** Data extracts follows **

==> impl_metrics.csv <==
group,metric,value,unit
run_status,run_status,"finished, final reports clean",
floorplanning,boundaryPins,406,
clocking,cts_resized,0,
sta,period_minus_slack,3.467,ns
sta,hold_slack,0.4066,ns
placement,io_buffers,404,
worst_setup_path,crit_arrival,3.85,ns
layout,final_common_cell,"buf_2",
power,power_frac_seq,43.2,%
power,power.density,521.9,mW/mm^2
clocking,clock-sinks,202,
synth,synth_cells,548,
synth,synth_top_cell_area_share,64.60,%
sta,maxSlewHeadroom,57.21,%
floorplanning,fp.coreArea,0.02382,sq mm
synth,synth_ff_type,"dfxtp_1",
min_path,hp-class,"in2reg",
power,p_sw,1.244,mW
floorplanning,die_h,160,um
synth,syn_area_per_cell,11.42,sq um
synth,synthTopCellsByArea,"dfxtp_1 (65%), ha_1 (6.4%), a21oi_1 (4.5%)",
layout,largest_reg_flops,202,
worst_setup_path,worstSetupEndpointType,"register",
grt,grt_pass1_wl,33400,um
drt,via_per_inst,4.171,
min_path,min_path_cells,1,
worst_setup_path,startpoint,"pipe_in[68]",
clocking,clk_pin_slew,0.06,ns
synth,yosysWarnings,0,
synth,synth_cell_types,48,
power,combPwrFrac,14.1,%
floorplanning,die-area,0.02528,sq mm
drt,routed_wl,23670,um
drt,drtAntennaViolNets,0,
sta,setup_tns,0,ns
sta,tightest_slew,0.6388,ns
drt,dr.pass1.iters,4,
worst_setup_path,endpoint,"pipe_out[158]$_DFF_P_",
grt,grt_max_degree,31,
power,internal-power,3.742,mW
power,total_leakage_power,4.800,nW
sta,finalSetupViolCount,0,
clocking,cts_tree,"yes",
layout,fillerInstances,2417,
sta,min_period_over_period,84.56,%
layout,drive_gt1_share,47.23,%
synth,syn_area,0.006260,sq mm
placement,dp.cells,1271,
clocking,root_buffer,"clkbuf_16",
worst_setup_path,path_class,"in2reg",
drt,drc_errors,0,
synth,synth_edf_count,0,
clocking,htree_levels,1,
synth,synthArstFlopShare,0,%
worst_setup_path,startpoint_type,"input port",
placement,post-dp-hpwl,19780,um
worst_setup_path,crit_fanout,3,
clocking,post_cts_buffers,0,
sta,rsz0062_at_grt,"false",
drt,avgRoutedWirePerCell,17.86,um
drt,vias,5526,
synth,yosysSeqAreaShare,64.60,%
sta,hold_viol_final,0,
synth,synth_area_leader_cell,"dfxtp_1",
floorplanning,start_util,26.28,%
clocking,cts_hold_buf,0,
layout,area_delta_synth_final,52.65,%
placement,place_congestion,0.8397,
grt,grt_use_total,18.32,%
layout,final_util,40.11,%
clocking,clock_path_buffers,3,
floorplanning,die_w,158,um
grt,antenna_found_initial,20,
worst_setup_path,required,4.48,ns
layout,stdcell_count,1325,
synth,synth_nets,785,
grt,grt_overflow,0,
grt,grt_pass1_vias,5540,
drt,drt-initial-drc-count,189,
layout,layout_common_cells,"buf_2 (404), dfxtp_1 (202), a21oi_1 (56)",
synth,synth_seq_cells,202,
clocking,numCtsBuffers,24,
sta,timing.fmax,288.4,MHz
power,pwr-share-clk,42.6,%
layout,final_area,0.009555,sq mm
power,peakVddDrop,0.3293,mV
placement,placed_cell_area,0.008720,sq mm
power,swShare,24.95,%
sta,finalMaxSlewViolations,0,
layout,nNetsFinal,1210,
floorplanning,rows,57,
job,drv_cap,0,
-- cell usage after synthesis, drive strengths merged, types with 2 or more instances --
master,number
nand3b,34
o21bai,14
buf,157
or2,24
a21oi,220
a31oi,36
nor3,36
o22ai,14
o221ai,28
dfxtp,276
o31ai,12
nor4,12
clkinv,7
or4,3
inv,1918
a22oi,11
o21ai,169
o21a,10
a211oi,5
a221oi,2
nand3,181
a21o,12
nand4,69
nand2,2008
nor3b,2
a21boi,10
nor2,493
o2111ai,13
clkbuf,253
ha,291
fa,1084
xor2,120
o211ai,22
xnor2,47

** End of Data extracts **

**Try it**: Please copy nothing but the lines from the one that holds "power,pwr-share-clk,42.6,%" through the last line of the material above, exactly as written.

**Written response**:
power,pwr-share-clk,42.6,%
layout,final_area,0.009555,sq mm
power,peakVddDrop,0.3293,mV
placement,placed_cell_area,0.008720,sq mm
power,swShare,24.95,%
sta,finalMaxSlewViolations,0,
layout,nNetsFinal,1210,
floorplanning,rows,57,
job,drv_cap,0,
-- cell usage after synthesis, drive strengths merged, types with 2 or more instances --
master,number
nand3b,34
o21bai,14
buf,157
or2,24
a21oi,220
a31oi,36
nor3,36
o22ai,14
o221ai,28
dfxtp,276
o31ai,12
nor4,12
clkinv,7
or4,3
inv,1918
a22oi,11
o21ai,169
o21a,10
a211oi,5
a221oi,2
nand3,181
a21o,12
nand4,69
nand2,2008
nor3b,2
a21boi,10
nor2,493
o2111ai,13
clkbuf,253
ha,291
fa,1084
xor2,120
o211ai,22
xnor2,47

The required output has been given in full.